What you need to do: In the entries below, find the line with "class | value |" and the line with "B1 Y1 const B | 1 |". Print those two and everything between them exactly, and nothing else.
*** Begin section ***
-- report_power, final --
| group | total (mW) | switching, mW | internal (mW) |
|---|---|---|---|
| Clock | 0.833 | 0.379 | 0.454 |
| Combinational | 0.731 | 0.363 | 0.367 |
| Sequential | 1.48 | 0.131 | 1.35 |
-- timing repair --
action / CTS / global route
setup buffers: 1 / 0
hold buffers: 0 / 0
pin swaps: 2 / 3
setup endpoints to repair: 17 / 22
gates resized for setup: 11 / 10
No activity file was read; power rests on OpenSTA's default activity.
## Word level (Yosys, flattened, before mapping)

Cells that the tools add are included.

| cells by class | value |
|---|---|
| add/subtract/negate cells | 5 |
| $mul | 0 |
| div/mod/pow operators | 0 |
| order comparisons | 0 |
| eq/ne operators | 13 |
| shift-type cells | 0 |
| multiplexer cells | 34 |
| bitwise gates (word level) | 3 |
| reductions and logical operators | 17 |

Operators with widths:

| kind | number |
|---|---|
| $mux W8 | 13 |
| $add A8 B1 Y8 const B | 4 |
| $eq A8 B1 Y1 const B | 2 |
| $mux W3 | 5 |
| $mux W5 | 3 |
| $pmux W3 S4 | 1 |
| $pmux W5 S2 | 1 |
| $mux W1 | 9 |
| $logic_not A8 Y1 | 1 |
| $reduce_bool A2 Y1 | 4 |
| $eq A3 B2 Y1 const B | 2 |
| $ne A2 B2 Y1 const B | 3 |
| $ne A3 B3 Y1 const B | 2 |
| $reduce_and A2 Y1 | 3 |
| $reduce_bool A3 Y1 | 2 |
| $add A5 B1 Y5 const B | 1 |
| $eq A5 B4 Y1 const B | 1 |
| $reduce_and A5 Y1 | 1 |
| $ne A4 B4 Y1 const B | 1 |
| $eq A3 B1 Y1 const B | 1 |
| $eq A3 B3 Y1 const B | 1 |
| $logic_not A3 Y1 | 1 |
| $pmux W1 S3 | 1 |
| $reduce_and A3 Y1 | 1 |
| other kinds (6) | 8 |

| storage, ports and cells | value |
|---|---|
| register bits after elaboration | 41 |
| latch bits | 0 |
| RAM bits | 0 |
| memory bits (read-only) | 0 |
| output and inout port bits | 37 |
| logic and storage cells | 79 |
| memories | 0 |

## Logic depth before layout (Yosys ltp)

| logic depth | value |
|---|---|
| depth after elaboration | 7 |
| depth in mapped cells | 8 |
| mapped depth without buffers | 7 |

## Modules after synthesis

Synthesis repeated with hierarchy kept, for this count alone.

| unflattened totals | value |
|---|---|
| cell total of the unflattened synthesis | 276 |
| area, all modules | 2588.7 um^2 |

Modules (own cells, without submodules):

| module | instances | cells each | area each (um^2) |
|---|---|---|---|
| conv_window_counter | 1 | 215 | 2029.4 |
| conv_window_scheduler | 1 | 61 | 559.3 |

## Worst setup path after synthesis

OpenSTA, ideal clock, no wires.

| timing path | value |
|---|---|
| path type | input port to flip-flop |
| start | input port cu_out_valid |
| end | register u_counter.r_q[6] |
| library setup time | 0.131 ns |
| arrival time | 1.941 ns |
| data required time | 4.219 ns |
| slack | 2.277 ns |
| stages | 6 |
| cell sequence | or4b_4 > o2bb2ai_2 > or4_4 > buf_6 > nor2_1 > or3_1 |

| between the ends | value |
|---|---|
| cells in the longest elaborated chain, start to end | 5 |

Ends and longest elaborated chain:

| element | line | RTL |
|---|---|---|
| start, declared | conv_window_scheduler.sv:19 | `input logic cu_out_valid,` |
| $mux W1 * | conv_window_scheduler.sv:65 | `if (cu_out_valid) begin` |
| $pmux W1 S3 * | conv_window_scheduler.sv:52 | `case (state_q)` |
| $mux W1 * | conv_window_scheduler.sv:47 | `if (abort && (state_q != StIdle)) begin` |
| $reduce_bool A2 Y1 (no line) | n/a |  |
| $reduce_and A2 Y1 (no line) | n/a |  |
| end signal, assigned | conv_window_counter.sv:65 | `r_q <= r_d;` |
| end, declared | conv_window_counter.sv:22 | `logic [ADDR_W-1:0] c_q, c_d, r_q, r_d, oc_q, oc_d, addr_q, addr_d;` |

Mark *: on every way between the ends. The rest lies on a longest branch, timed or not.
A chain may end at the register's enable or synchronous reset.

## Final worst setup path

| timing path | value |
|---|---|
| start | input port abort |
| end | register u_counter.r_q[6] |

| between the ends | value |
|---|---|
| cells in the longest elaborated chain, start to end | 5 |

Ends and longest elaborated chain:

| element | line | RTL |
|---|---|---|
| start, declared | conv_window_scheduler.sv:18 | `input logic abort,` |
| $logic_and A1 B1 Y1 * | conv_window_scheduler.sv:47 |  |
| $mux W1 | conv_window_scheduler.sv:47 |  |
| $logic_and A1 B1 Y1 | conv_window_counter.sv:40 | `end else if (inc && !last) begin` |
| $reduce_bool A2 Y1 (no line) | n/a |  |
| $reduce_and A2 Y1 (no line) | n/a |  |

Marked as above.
**src/rtl/sl_perceptron_top.sv**
```systemverilog
// sl_perceptron_top: single-layer perceptron with a loadable weight RAM.
// Multi-lane beats are multiplied by the weights and accumulated; each completed vector is published with a threshold decision.
module sl_perceptron_top #(
    parameter int DATA_IN_LANES  = 4,
    parameter int DATA_IN_WIDTH  = 8,
    parameter int MEM_ADDR_WIDTH = 16,
    parameter int WEIGHTS_WIDTH  = 8,
    parameter int VECTOR_LENGTH  = 64,
    parameter int SUM_WIDTH      = 24
) (
    input  logic                                   clk,
    input  logic                                   rst_n,
    input  logic                                   data_valid,
    input  logic [DATA_IN_LANES*DATA_IN_WIDTH-1:0] data_in,
    input  logic                                   mem_wen,
    input  logic                                   mem_ren,
    input  logic [MEM_ADDR_WIDTH-1:0]              mem_addr,
    input  logic [WEIGHTS_WIDTH-1:0]               mem_wdata,
    output logic [WEIGHTS_WIDTH-1:0]               mem_rdata,
    input  logic [SUM_WIDTH-1:0]                   cfg_ai_threshold,
    output logic [SUM_WIDTH-1:0]                   status_ai_sum,
    output logic                                   status_ai_comparator
);
    localparam int IDXW = $clog2(VECTOR_LENGTH);
    localparam logic [MEM_ADDR_WIDTH-1:0] DEPTH = MEM_ADDR_WIDTH'(VECTOR_LENGTH);
    localparam logic [IDXW-1:0] LAST_IDX = IDXW'(VECTOR_LENGTH - DATA_IN_LANES);
    localparam logic [IDXW-1:0] STEP = IDXW'(DATA_IN_LANES);

    logic signed [WEIGHTS_WIDTH-1:0] r_weights [VECTOR_LENGTH];
    logic [WEIGHTS_WIDTH-1:0]        r_rdata;
    logic [IDXW-1:0]                 r_idx;
    logic signed [SUM_WIDTH-1:0]     r_acc;
    logic signed [SUM_WIDTH-1:0]     r_sum;
    logic signed [SUM_WIDTH-1:0]     w_partial;
    logic                            w_addr_ok;
    logic                            w_last;

    assign w_addr_ok = mem_addr < DEPTH;
    assign w_last    = r_idx == LAST_IDX;

    // Lanes are zero-extended, weights sign-extended, so each product wraps at SUM_WIDTH.
    always_comb begin
        w_partial = '0;
        for (int i = 0; i < DATA_IN_LANES; i++)
            w_partial = w_partial
                + SUM_WIDTH'($signed({1'b0, data_in[i*DATA_IN_WIDTH +: DATA_IN_WIDTH]}))
                * SUM_WIDTH'(r_weights[r_idx + IDXW'(i)]);
    end

    always_ff @(posedge clk or negedge rst_n) begin
        if (!rst_n) begin
            for (int i = 0; i < VECTOR_LENGTH; i++)
                r_weights[i] <= '0;
            r_rdata <= '0;
        end else begin
            if (mem_wen && w_addr_ok)
                r_weights[mem_addr[IDXW-1:0]] <= mem_wdata;
            if (mem_ren)
                r_rdata <= w_addr_ok ? r_weights[mem_addr[IDXW-1:0]] : '0;
        end
    end

    always_ff @(posedge clk or negedge rst_n) begin
        if (!rst_n) begin
            r_idx <= '0;
            r_acc <= '0;
            r_sum <= '0;
        end else if (data_valid) begin
            r_idx <= w_last ? '0 : r_idx + STEP;
            r_acc <= w_last ? '0 : r_acc + w_partial;
            if (w_last)
                r_sum <= r_acc + w_partial;
        end
    end

    assign mem_rdata            = r_rdata;
    assign status_ai_sum        = r_sum;
    assign status_ai_comparator = r_sum > $signed(cfg_ai_threshold);
endmodule

```
[src/rtl/calc_sequencer.sv]
`timescale 1ns/1ps
// calc_sequencer
//   Operator-entry sequencer for the two_fn_calculator family. Conditions the
//   raw ENTER/CANCEL buttons into single-cycle press events, then steps the
//   datapath through NUM_OPS operand loads, a fixed-latency ALU execute,
//   result capture and display. A CANCEL press returns to IDLE from anywhere.
//   The debounce prescaler produces a clock-enable tick only; everything runs
//   on clk.
// Ports
//   clk        system clock
//   clr        asynchronous active-low reset
//   enter      raw ENTER button (async, bouncy, active-high)
//   cancel     raw CANCEL button (async, bouncy, active-high)
//   dp_rst_n   datapath reset, low only in IDLE
//   load_op    one-hot operand register load enable (LOAD)
//   op_idx     index of the operand being entered
//   alu_go     one-cycle ALU start strobe (first EXEC cycle)
//   load_res   one-cycle result load strobe, ALU_LAT cycles after alu_go
//   load_out   display register enable (SHOW)
//   busy       high in EXEC
//   state_code 00 IDLE, 01 LOAD, 10 EXEC, 11 SHOW
module calc_sequencer #(
  parameter int NUM_OPS        = 2,
  parameter int CLK_DIV        = 50,
  parameter int DEBOUNCE_TICKS = 6,
  parameter int ALU_LAT        = 1,
  localparam int IDXW          = (NUM_OPS > 1) ? $clog2(NUM_OPS) : 1
) (
  input  logic               clk,
  input  logic               clr,
  input  logic               enter,
  input  logic               cancel,
  output logic               dp_rst_n,
  output logic [NUM_OPS-1:0] load_op,
  output logic [IDXW-1:0]    op_idx,
  output logic               alu_go,
  output logic               load_res,
  output logic               load_out,
  output logic               busy,
  output logic [1:0]         state_code
);

  localparam int DIVW = $clog2(CLK_DIV);
  localparam int DBW  = (DEBOUNCE_TICKS > 1) ? $clog2(DEBOUNCE_TICKS) : 1;
  localparam int LATW = $clog2(ALU_LAT + 1);

  typedef enum logic [1:0] {
    IDLE = 2'b00,
    LOAD = 2'b01,
    EXEC = 2'b10,
    SHOW = 2'b11
  } state_t;

  // Button vectors: bit 0 = enter, bit 1 = cancel.
  logic [1:0]      raw_s;
  logic [1:0]      sync1_r;
  logic [1:0]      sync2_r;
  logic [1:0]      deb_r;
  logic [1:0]      deb_d_r;
  logic [DBW-1:0]  stab_cnt_r [2];
  logic [1:0]      press_s;
  logic [DIVW-1:0] div_cnt_r;
  logic            tick_s;

  state_t              state_r;
  state_t              state_n;
  logic [IDXW-1:0]     idx_r;
  logic [IDXW-1:0]     idx_n;
  logic [LATW-1:0]     lat_r;
  logic [LATW-1:0]     lat_n;
  logic [NUM_OPS-1:0]  load_op_s;

  assign raw_s   = {cancel, enter};
  assign tick_s  = (div_cnt_r == DIVW'(CLK_DIV - 1));
  // A press is the cycle right after the debounced level rises.
  assign press_s = deb_r & ~deb_d_r;

  // Free-running sample prescaler shared by both buttons.
  always_ff @(posedge clk or negedge clr) begin
    if (!clr) begin
      div_cnt_r <= '0;
    end else if (tick_s) begin
      div_cnt_r <= '0;
    end else begin
      div_cnt_r <= div_cnt_r + 1'b1;
    end
  end

  // Synchronise both buttons and debounce them on sample ticks.
  always_ff @(posedge clk or negedge clr) begin
    if (!clr) begin
      sync1_r <= '0;
      sync2_r <= '0;
      deb_r   <= '0;
      deb_d_r <= '0;
      for (int b = 0; b < 2; b++) begin
        stab_cnt_r[b] <= '0;
      end
    end else begin
      sync1_r <= raw_s;
      sync2_r <= sync1_r;
      deb_d_r <= deb_r;
      for (int b = 0; b < 2; b++) begin
        if (tick_s) begin
          if (sync2_r[b] != deb_r[b]) begin
            // The tick that would make the count reach DEBOUNCE_TICKS flips the level.
            if (stab_cnt_r[b] == DBW'(DEBOUNCE_TICKS - 1)) begin
              deb_r[b]      <= ~deb_r[b];
              stab_cnt_r[b] <= '0;
            end else begin
              stab_cnt_r[b] <= stab_cnt_r[b] + 1'b1;
            end
          end else begin
            stab_cnt_r[b] <= '0;
          end
        end
      end
    end
  end

  // Sequencer state, operand index and ALU latency counter.
  always_ff @(posedge clk or negedge clr) begin
    if (!clr) begin
      state_r <= IDLE;
      idx_r   <= '0;
      lat_r   <= '0;
    end else begin
      state_r <= state_n;
      idx_r   <= idx_n;
      lat_r   <= lat_n;
    end
  end

  // Next-state logic; cancel overrides any simultaneous enter.
  always_comb begin
    state_n = state_r;
    idx_n   = idx_r;
    lat_n   = lat_r;
    if (press_s[1]) begin
      state_n = IDLE;
      idx_n   = '0;
      lat_n   = '0;
    end else begin
      case (state_r)
        IDLE: begin
          if (press_s[0]) begin
            state_n = LOAD;
            idx_n   = '0;
          end else begin
            state_n = IDLE;
          end
        end
        LOAD: begin
          if (press_s[0]) begin
            if (idx_r == IDXW'(NUM_OPS - 1)) begin
              state_n = EXEC;
              lat_n   = '0;
            end else begin
              idx_n = idx_r + 1'b1;
            end
          end else begin
            state_n = LOAD;
          end
        end
        EXEC: begin
          // Enter presses are dropped here; only the latency count moves.
          if (lat_r == LATW'(ALU_LAT)) begin
            state_n = SHOW;
            lat_n   = '0;
          end else begin
            lat_n = lat_r + 1'b1;
          end
        end
        SHOW: begin
          if (press_s[0]) begin
            state_n = LOAD;
            idx_n   = '0;
          end else begin
            state_n = SHOW;
          end
        end
        default: begin
          state_n = IDLE;
          idx_n   = '0;
          lat_n   = '0;
        end
      endcase
    end
  end

  // One-hot operand enable decoded from the next state.
  always_comb begin
    load_op_s = '0;
    for (int i = 0; i < NUM_OPS; i++) begin
      load_op_s[i] = (state_n == LOAD) && (idx_n == IDXW'(i));
    end
  end

  // Output flops load the decode of the next state, so they track state_r exactly.
  always_ff @(posedge clk or negedge clr) begin
    if (!clr) begin
      dp_rst_n <= 1'b0;
      load_op  <= '0;
      alu_go   <= 1'b0;
      load_res <= 1'b0;
      load_out <= 1'b0;
      busy     <= 1'b0;
    end else begin
      dp_rst_n <= (state_n != IDLE);
      load_op  <= load_op_s;
      alu_go   <= (state_n == EXEC) && (lat_n == '0);
      load_res <= (state_n == EXEC) && (lat_n == LATW'(ALU_LAT));
      load_out <= (state_n == SHOW);
      busy     <= (state_n == EXEC);
    end
  end

  assign op_idx     = idx_r;
  assign state_code = state_r;

endmodule
[src/rtl/sram_bus_ctrl.sv]
// -----------------------------------------------------------------------------
// sram_bus_ctrl
//
// Single-port controller that turns a simple host request (req/we/addr/wdata)
// into an asynchronous-SRAM strobe sequence: SETUP -> ACCESS (WAIT_CYC cycles)
// -> HOLD -> IDLE. Every output comes straight from a flop, so the next-state
// logic computes the next output values from the next state and the
// transaction attributes.
//
// Parameters
//   ADDR_W   : external SRAM address width
//   DATA_W   : data bus width
//   WAIT_CYC : strobe width in ACCESS, legal range 1..15
//
// Ports
//   clk       : clock, all state changes on the rising edge
//   reset     : synchronous active-high reset
//   req       : host request, accepted when req && ready on a rising edge
//   we        : 1 = write, 0 = read (qualified by req)
//   addr      : host address
//   wdata     : host write data
//   ready     : high only in IDLE
//   done      : one-cycle completion pulse (during HOLD)
//   rdata     : read data, valid from done until the next read completes
//   sram_addr : SRAM address pins, keep their last value in IDLE
//   sram_dout : data to the pad output driver
//   sram_din  : data from the pad input buffer
//   sram_oe   : pad output enable, 1 = drive the data bus
//   ce_n      : active-low chip enable
//   we_n      : active-low write enable
//   oe_n      : active-low output enable
// -----------------------------------------------------------------------------
module sram_bus_ctrl #(
  parameter int ADDR_W   = 19,
  parameter int DATA_W   = 8,
  parameter int WAIT_CYC = 2
) (
  input  logic              clk,
  input  logic              reset,
  input  logic              req,
  input  logic              we,
  input  logic [ADDR_W-1:0] addr,
  input  logic [DATA_W-1:0] wdata,
  output logic              ready,
  output logic              done,
  output logic [DATA_W-1:0] rdata,
  output logic [ADDR_W-1:0] sram_addr,
  output logic [DATA_W-1:0] sram_dout,
  input  logic [DATA_W-1:0] sram_din,
  output logic              sram_oe,
  output logic              ce_n,
  output logic              we_n,
  output logic              oe_n
);

  typedef enum logic [1:0] {IDLE, SETUP, ACCESS, HOLD} state_e;

  state_e            state_q, state_d;
  logic [3:0]        cnt_q, cnt_d;
  logic              we_q, we_d;
  logic              ready_q, ready_d;
  logic              done_q, done_d;
  logic [DATA_W-1:0] rdata_q, rdata_d;
  logic [ADDR_W-1:0] sram_addr_q, sram_addr_d;
  logic [DATA_W-1:0] sram_dout_q, sram_dout_d;
  logic              sram_oe_q, sram_oe_d;
  logic              ce_n_q, ce_n_d;
  logic              we_n_q, we_n_d;
  logic              oe_n_q, oe_n_d;
  logic              accept;

  // ready_q is only high in IDLE, so a request while busy is simply dropped.
  assign accept = req && ready_q;

  always_comb begin
    // NOTE: every signal assigned here gets a default first so no path leaves
    // it unassigned; otherwise synthesis infers a latch.
    state_d     = state_q;
    cnt_d       = cnt_q;
    we_d        = we_q;
    rdata_d     = rdata_q;
    // sram_addr_q / sram_dout_q double as the latched host address and data.
    sram_addr_d = sram_addr_q;
    sram_dout_d = sram_dout_q;

    unique case (state_q)
      IDLE: begin
        if (accept) begin
          state_d     = SETUP;
          we_d        = we;
          sram_addr_d = addr;
          sram_dout_d = wdata;
        end
      end
      SETUP: begin
        state_d = ACCESS;
        cnt_d   = 4'(WAIT_CYC - 1);
      end
      ACCESS: begin
        if (cnt_q == 4'd0) begin
          state_d = HOLD;
          // Edge ending the last ACCESS cycle: data has had the full strobe.
          if (!we_q) rdata_d = sram_din;
        end else begin
          cnt_d = cnt_q - 4'd1;
        end
      end
      HOLD:    state_d = IDLE;
      default: state_d = IDLE;
    endcase

    // Registered outputs are derived from the state being entered.
    ready_d   = 1'b0;
    done_d    = 1'b0;
    ce_n_d    = 1'b1;
    we_n_d    = 1'b1;
    oe_n_d    = 1'b1;
    sram_oe_d = 1'b0;
    unique case (state_d)
      IDLE:  ready_d = 1'b1;
      SETUP: begin
        ce_n_d    = 1'b0;
        oe_n_d    = we_d;
        sram_oe_d = we_d;
      end
      ACCESS: begin
        ce_n_d    = 1'b0;
        we_n_d    = !we_d;
        oe_n_d    = we_d;
        sram_oe_d = we_d;
      end
      HOLD: begin
        // Strobes released, but the pad keeps driving write data for hold time.
        ce_n_d    = 1'b0;
        sram_oe_d = we_d;
        done_d    = 1'b1;
      end
      default: ready_d = 1'b0;
    endcase
  end

  always_ff @(posedge clk) begin
    // NOTE: state updates use non-blocking assignments so every flop samples
    // the pre-edge values, independent of statement order.
    if (reset) begin
      state_q     <= IDLE;
      cnt_q       <= 4'd0;
      we_q        <= 1'b0;
      ready_q     <= 1'b1;
      done_q      <= 1'b0;
      rdata_q     <= '0;
      sram_addr_q <= '0;
      sram_dout_q <= '0;
      sram_oe_q   <= 1'b0;
      ce_n_q      <= 1'b1;
      we_n_q      <= 1'b1;
      oe_n_q      <= 1'b1;
    end else begin
      state_q     <= state_d;
      cnt_q       <= cnt_d;
      we_q        <= we_d;
      ready_q     <= ready_d;
      done_q      <= done_d;
      rdata_q     <= rdata_d;
      sram_addr_q <= sram_addr_d;
      sram_dout_q <= sram_dout_d;
      sram_oe_q   <= sram_oe_d;
      ce_n_q      <= ce_n_d;
      we_n_q      <= we_n_d;
      oe_n_q      <= oe_n_d;
    end
  end

  assign ready     = ready_q;
  assign done      = done_q;
  assign rdata     = rdata_q;
  assign sram_addr = sram_addr_q;
  assign sram_dout = sram_dout_q;
  assign sram_oe   = sram_oe_q;
  assign ce_n      = ce_n_q;
  assign we_n      = we_n_q;
  assign oe_n      = oe_n_q;

endmodule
*** End section ***
Output below:
| cells by class | value |
|---|---|
| add/subtract/negate cells | 5 |
| $mul | 0 |
| div/mod/pow operators | 0 |
| order comparisons | 0 |
| eq/ne operators | 13 |
| shift-type cells | 0 |
| multiplexer cells | 34 |
| bitwise gates (word level) | 3 |
| reductions and logical operators | 17 |

Operators with widths:

| kind | number |
|---|---|
| $mux W8 | 13 |
| $add A8 B1 Y8 const B | 4 |
| $eq A8 B1 Y1 const B | 2 |
| $mux W3 | 5 |
| $mux W5 | 3 |
| $pmux W3 S4 | 1 |
| $pmux W5 S2 | 1 |
| $mux W1 | 9 |
| $logic_not A8 Y1 | 1 |
| $reduce_bool A2 Y1 | 4 |
| $eq A3 B2 Y1 const B | 2 |
| $ne A2 B2 Y1 const B | 3 |
| $ne A3 B3 Y1 const B | 2 |
| $reduce_and A2 Y1 | 3 |
| $reduce_bool A3 Y1 | 2 |
| $add A5 B1 Y5 const B | 1 |
| $eq A5 B4 Y1 const B | 1 |
| $reduce_and A5 Y1 | 1 |
| $ne A4 B4 Y1 const B | 1 |
| $eq A3 B1 Y1 const B | 1 |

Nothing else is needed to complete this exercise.